Diagnosing Pathological Chain-of-Thought in Reasoning Models
Manqing Liu, David Williams-King, Ida Caspary, Linh Le, Hannes Whittingham, Puria Radmard, Cameron Tice, Edward James Young
TL;DR
This work presents a practical toolkit to diagnose pathological chain-of-thought in reasoning models by introducing three health metrics—Necessity, Paraphrasability, and Substantivity—that compare answer log-probabilities under targeted CoT interventions. It further provides model organisms that intentionally exhibit encoded, internalized, or post hoc CoT pathologies to validate these metrics. The results show that each metric reliably signals its respective pathology and that monitoring across training checkpoints reveals temporal dynamics, enabling proactive safety interventions.

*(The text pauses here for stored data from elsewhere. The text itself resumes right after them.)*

==> design/flow/design.v <==
module sign_extend( input  [15:0] sign_ex_in,
                    output reg [31:0] sign_ex_out);
always@(sign_ex_in)
begin
sign_ex_out = { {16{sign_ex_in[15]}}, sign_ex_in};
end
endmodule
module pc(input [31:0] pc_in,  
          input clk, n_rst,
			 input jump, pcsrc,   
			 output reg [31:0] pc_out);			 
wire [31:0] pcplus4  = pc_out + 4;
wire [31:0] sn_ex_temp;
sign_extend ex (pc_in[15:0], sn_ex_temp);	 		 
always@(posedge clk or negedge n_rst)   
begin
     if(!n_rst) begin
        pc_out <= 32'b0;
     end else begin
        case({jump, pcsrc})
			  2'b00:   pc_out <= pcplus4  ;
			  2'b01:   pc_out <= pcplus4  + (sn_ex_temp << 2);
			  2'b10:   pc_out <= {pcplus4[31:28],pc_in[25:0],2'b00};
			  default: pc_out <= pcplus4  ;			  
		  endcase 
     end
end
endmodule
==> design/flow/run.sh <==
#!/bin/bash
# OpenROAD 26Q1-2900-gdf79404cd8, Yosys 0.63+post, stock flow scripts
make -C /OpenROAD-flow-scripts/flow DESIGN_CONFIG=/design/flow/config.mk WORK_HOME=/design/flow/orfs finish
==> design/flow/config.mk <==
export PLATFORM = sky130hd
export DESIGN_NAME = pc
export DESIGN_NICKNAME = pc
export VERILOG_FILES = /design/flow/design.v
export SDC_FILE = /design/flow/constraint.sdc
export NUM_CORES = 4
export LEC_CHECK = 1
export CORE_UTILIZATION = 30
==> design/flow/constraint.sdc <==
current_design pc

set clk_period 11.9
set clk_io_pct 0.2

create_clock -name clk0 -period $clk_period [get_ports {clk}]

set non_clock_inputs [all_inputs -no_clocks]
set_input_delay [expr $clk_period * $clk_io_pct] -clock clk0 $non_clock_inputs
set_output_delay [expr $clk_period * $clk_io_pct] -clock clk0 [all_outputs]
==> impl_results.html <==
<h3>Run summary</h3>
<table>
<tr><th>Metric</th><th>Value</th></tr>
<tr><th colspan="2">CTS</th></tr>
<tr><td>Sinks on Clock Net</td><td>30</td></tr>
<tr><td>Setup fix buffers added after clock tree synthesis</td><td>0</td></tr>
<tr><td>Inserted Clock Buffers</td><td>5</td></tr>
<tr><td>Clock latency at the later pin of the worst-skew pair</td><td>280 ps</td></tr>
<tr><td>Clock-pin slew of the registers on the worst-case setup and hold paths</td><td>60 ps</td></tr>
<tr><td>TritonCTS clock tree</td><td>done</td></tr>
<tr><td>Master cell of the clock root buffer</td><td>sky130_fd_sc_hd__clkbuf_8</td></tr>
<tr><td>CTS H-tree lvls</td><td>2</td></tr>
<tr><td>Maximum buffer depth of the clock tree</td><td>2</td></tr>
<tr><td>Post-CTS Resized</td><td>0</td></tr>
<tr><td>Hold-fix buffers, CTS</td><td>0</td></tr>
<tr><th colspan="2">Final timing</th></tr>
<tr><td>Total negative slack for setup checks</td><td>0 ps</td></tr>
<tr><td>Final setup violation count</td><td>0</td></tr>
<tr><td>Fmax</td><td>186 MHz</td></tr>
<tr><td>RSZ-0062 raised after global routing</td><td>false</td></tr>
<tr><td>Share of the clock period used by the worst path after layout</td><td>45.1%</td></tr>
<tr><td>Relative max-transition margin</td><td>46.5%</td></tr>
<tr><td>Period minus WS final</td><td>5370 ps</td></tr>
<tr><td>Total count of hold-check failures in the final report</td><td>0</td></tr>
<tr><td>Slew of the pin with the lowest slew margin</td><td>802 ps</td></tr>
<tr><td>Max Transition Viols Final</td><td>0</td></tr>
<tr><td>Worst clock skew</td><td>4.22 ps</td></tr>
<tr><th colspan="2">Floorplan</th></tr>
<tr><td>Number of placement rows</td><td>38</td></tr>
<tr><td>Die area</td><td>0.0115 sq mm</td></tr>
<tr><td>Core Area</td><td>0.0108 sq mm</td></tr>
<tr><td>Num ports</td><td>68</td></tr>
<tr><td>Die boundary width</td><td>107 microns</td></tr>
<tr><td>Die Ht</td><td>107 microns</td></tr>
<tr><td>Floorplan core density</td><td>30.7%</td></tr>
<tr><th colspan="2">Finish</th></tr>
<tr><td>Register containing the most flip-flops in the final layout</td><td>pc_out</td></tr>
<tr><td>Proportion of layout cells with a drive suffix above 1</td><td>2.58%</td></tr>
<tr><td>Highest-count cells in the layout ignoring fill and taps</td><td>sky130_fd_sc_hd__clkdlybuf4s50_1, sky130_fd_sc_hd__nor2_1, sky130_fd_sc_hd__ha_1</td></tr>
<tr><td>Synthesis-to-finish area growth</td><td>24.8%</td></tr>
<tr><td>Post-route non-filler standard cell count</td><td>605</td></tr>
<tr><td>Largest registers</td><td>pc_out: 30 flops</td></tr>
<tr><td>Most instantiated logic cell after routing</td><td>sky130_fd_sc_hd__clkdlybuf4s50_1</td></tr>
<tr><td>Flip-flop count of the largest register, all copies and words added</td><td>30</td></tr>
<tr><td>Total of fill cells in the finished design</td><td>1101</td></tr>
<tr><th colspan="2">Logic synthesis</th></tr>
<tr><td>Xor and xnor fraction of the mapped netlist area</td><td>13.7%</td></tr>
<tr><td>Number of cells in the yosys synthesis report</td><td>407</td></tr>
<tr><td>Number of enable flip-flop cells</td><td>0</td></tr>
<tr><td>Unique cell types</td><td>48</td></tr>
<tr><td>Synthesized chip area reported by yosys</td><td>0.00332 sq mm</td></tr>
<tr><td>Fraction of synthesis flops using an asynchronous set or reset pin</td><td>100%</td></tr>
<tr><td>Fraction of synthesized area in multiplexers</td><td>0.301%</td></tr>
<tr><td>Primary flip-flop cell chosen by synthesis mapping</td><td>sky130_fd_sc_hd__dfrtp_1</td></tr>
<tr><td>Mapped Avg Cell Area</td><td>8.17 sq um</td></tr>
<tr><td>Largest area contributor in the netlist</td><td>sky130_fd_sc_hd__dfrtp_1</td></tr>
<tr><td>Main area contributors after synthesis</td><td>sky130_fd_sc_hd__dfrtp_1, sky130_fd_sc_hd__ha_1, sky130_fd_sc_hd__xnor2_1</td></tr>
<tr><td>Compound-cell area share of the yosys netlist</td><td>26.7%</td></tr>
<tr><td>Adder-cell area share of the yosys netlist</td><td>14.9%</td></tr>
<tr><td>Mapped Area</td><td>0.00332 sq mm</td></tr>
<tr><td>Simple-Gate Fraction of Synth Area</td><td>18.6%</td></tr>
<tr><td>Sequential share of the synthesized area</td><td>22.6%</td></tr>
<tr><td>Synthesized instance count</td><td>407</td></tr>
<tr><td>Yosys warning tally</td><td>2</td></tr>
<tr><td>Largest combinational cell category by area</td><td>AND-OR/OR-AND gates</td></tr>
<tr><td>Synth top area share</td><td>22.6%</td></tr>
<tr><td>Post-synthesis register bit count</td><td>30</td></tr>
<tr><th colspan="2">Setup path</th></tr>
<tr><td>Data required, critical path</td><td>12040 ps</td></tr>
<tr><td>Crit path buf inv count</td><td>2</td></tr>
<tr><td>Arrival time at the worst endpoint</td><td>5510 ps</td></tr>
<tr><td>Top fanout value on the critical path</td><td>4</td></tr>
<tr><td>Setup CP Type</td><td>input pin to register</td></tr>
<tr><td>Slowest cell on crit path</td><td>sky130_fd_sc_hd__a2111o_1</td></tr>
<tr><td>Cell repeated most along the worst path</td><td>sky130_fd_sc_hd__o31a_1</td></tr>
<tr><td>Chain of cells forming the critical path</td><td>clkdlybuf4s50_1 -&gt; ha_1 -&gt; inv_1 -&gt; fa_1 -&gt; nor2b_1 -&gt; o31a_1 -&gt; o31a_1 -&gt; a2111o_1 -&gt; a21oi_2 -&gt; o31ai_1 -&gt; a221oi_2 -&gt; mux2i_1 -&gt; o211ai_1</td></tr>
<tr><td>Critical path launch point type</td><td>input pin</td></tr>
<tr><td>Largest stage delay on the critical path</td><td>470 ps</td></tr>
<tr><td>Family with the most delay on the worst path</td><td>AND-OR/OR-AND gates</td></tr>
<tr><td>Sort of element at the end of the critical path</td><td>register</td></tr>
<tr><th colspan="2">Global routing</th></tr>
<tr><td>Number of antenna violations at the first check in global routing</td><td>0</td></tr>
<tr><td>Largest net degree at the start of global routing</td><td>34</td></tr>
<tr><td>Global-route usage over all layers</td><td>16.6%</td></tr>
<tr><td>Via count of the first global-routing pass</td><td>3128</td></tr>
<tr><td>Congestion Overflow GR</td><td>0</td></tr>
<tr><td>Global-route wire length before repair</td><td>15000 microns</td></tr>
<tr><th colspan="2">Drt</th></tr>
<tr><td>Remaining antenna violation count after routing</td><td>0</td></tr>
<tr><td>Diode count</td><td>0</td></tr>
<tr><td>Routed wire per std cell</td><td>15.1 microns</td></tr>
<tr><td>Number of vias per cell after detailed routing</td><td>5.30</td></tr>
<tr><td>DR vias</td><td>3205</td></tr>
<tr><td>Count of routing violations after the opening detailed-route iteration</td><td>185</td></tr>
<tr><td>Total Routed Length</td><td>9110 microns</td></tr>
<tr><td>Residual DRC count</td><td>0</td></tr>
<tr><td>First-pass detailed-route iteration total</td><td>4</td></tr>
<tr><th colspan="2">Pwr</th></tr>
<tr><td>Total power divided by cell area</td><td>158 mW/mm^2</td></tr>
<tr><td>Combinational Power Share</td><td>62.9%</td></tr>
<tr><td>Share of total power consumed by net switching</td><td>42.4%</td></tr>
<tr><td>Net Sw Power</td><td>278 uW</td></tr>
<tr><td>Cell-internal power</td><td>378 uW</td></tr>
<tr><td>Leak pwr</td><td>0.00181 uW</td></tr>
<tr><td>Highest ir drop seen on vdd</td><td>0.0000555 V</td></tr>
<tr><td>Sequential share of power</td><td>24.9%</td></tr>
<tr><td>Clock network fraction of design power</td><td>12.1%</td></tr>
<tr><th colspan="2">Hold path</th></tr>
<tr><td>Path type of the worst min-delay path</td><td>register to register</td></tr>
<tr><th colspan="2">Placed design</th></tr>
<tr><td>Sum of net half-perimeters after detailed placement</td><td>6860 microns</td></tr>
<tr><td>Number of buffer cells added on primary ports</td><td>59</td></tr>
<tr><td>Final weighted congestion in routability-driven placement</td><td>0.970</td></tr>
<tr><td>Cell count after placement</td><td>598</td></tr>
<tr><th colspan="2">Run status</th></tr>
<tr><td>Outcome</td><td>finished, final reports clean</td></tr>
<tr><th colspan="2">Run</th></tr>
<tr><td>Tool warnings</td><td>38</td></tr>
<tr><td>Number of max-capacitance violations reported</td><td>0</td></tr>
</table>
-- worst paths after layout --
check / start / endpoint / slack [ps] / cells past startpoint
setup / recovery: pc_in[0] / pc_out[28] / 6530 / 13
hold / removal: pc_out[2] / pc_out[2] / 540 / 1
setup reg to reg: pc_out[4] / pc_out[31] / 7560 / 14
hold reg to reg: pc_out[2] / pc_out[2] / 540 / 1
max in group asynchronous: n_rst / pc_out[24] / 9110 / 2
min in group asynchronous: n_rst / pc_out[12] / 2490 / 2
-- per-layer routing --
metal	vias up	track usage, %	share of wire, %
met5	-	0	0
met4	0	2.94	2.1
met3	13	2.16	5.7
met2	83	27.6	46
met1	1497	23.6	46
li1	1612	-	-
-- synth_stat cells (11+ instances only) --
| master | instances |
|---|---|
| sky130_fd_sc_hd__nor2_1 | 44 |
| sky130_fd_sc_hd__ha_1 | 38 |
| sky130_fd_sc_hd__nand2_1 | 31 |
| sky130_fd_sc_hd__dfrtp_1 | 30 |
| sky130_fd_sc_hd__xnor2_1 | 30 |
| sky130_fd_sc_hd__a21oi_1 | 27 |
| sky130_fd_sc_hd__xor2_1 | 22 |
| sky130_fd_sc_hd__o21ai_0 | 18 |
| sky130_fd_sc_hd__nand3_1 | 16 |
| sky130_fd_sc_hd__a221oi_1 | 14 |
| sky130_fd_sc_hd__a21o_1 | 13 |
| sky130_fd_sc_hd__and3_1 | 13 |
| sky130_fd_sc_hd__inv_1 | 12 |
| sky130_fd_sc_hd__o21a_1 | 12 |
| sky130_fd_sc_hd__clkbuf_1 | 11 |
-- power groups by stage --
| stage | Clock [uW] | Combinational, uW | Sequential (uW) |
|---|---|---|---|
| 4_1_cts | 85.2 | 413 | 164 |
| 5_1_grt | 90.1 | 464 | 168 |
| 6_report | 79.6 | 413 | 163 |
-- logic make-up (layout without fill, tap and decap cells) --
kind of cell,Yosys count,in the layout
and+or+nand+nor,131,131
AOI/OAI and AO/OA,127,127
xor gates and xnor gates,52,52
adders and majority gates,39,39
DFF,30,30
buffers and inverters,26,83
other,1,2
muxes,1,1
-- layout make-up --
class / count / area (sq um) / share of cell area (%)
Inverter: 12 / 45.0 / 1.09
Clock buffer: 7 / 76.3 / 1.84
Tap cell: 140 / 175 / 4.22
Sequential cell: 30 / 751 / 18.1
Timing Repair Buffer: 64 / 628 / 15.1
Multi-Input combinational cell: 352 / 2470 / 59.6
-- through the flow --
step	utilization, %	worst slack, ps	area (sq um)	total power (uW)	hold slack, ps
2_1_floorplan	-	7100	3330	442	473
3_3_place_gp	37.6	6240	4070	573	536
3_5_place_dp	37.6	6270	4070	575	539
4_1_cts	38.3	6550	4150	662	549
5_1_grt	38.3	6430	4150	723	587
6_report	38.3	6530	4150	656	541
Power is estimated from default activity; no workload was simulated.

The framework offers a scalable, inference-time monitoring approach with broad applicability to frontier and open-source LLMs, contributing to safer and more trustworthy reasoning traces. The work highlights practical implications for AI safety pipelines, while acknowledging limitations such as ground-truth ambiguity and dependence on text-space reasoning.
Abstract
Chain-of-thought (CoT) reasoning is fundamental to modern LLM architectures and represents a critical intervention point for AI safety. However, CoT reasoning may exhibit failure modes that we note as pathologies, which prevent it from being useful for monitoring. Prior work has identified three distinct pathologies: post-hoc rationalization, where models generate plausible explanations backwards from predetermined answers; encoded reasoning, where intermediate steps conceal information within seemingly interpretable text; and internalized reasoning, where models replace explicit reasoning with meaningless filler tokens while computing internally. To better understand and discriminate between these pathologies, we create a set of concrete metrics that are simple to implement, computationally inexpensive, and task-agnostic. To validate our approach, we develop model organisms deliberately trained to exhibit specific CoT pathologies. Our work provides a practical toolkit for assessing CoT pathologies, with direct implications for training-time monitoring.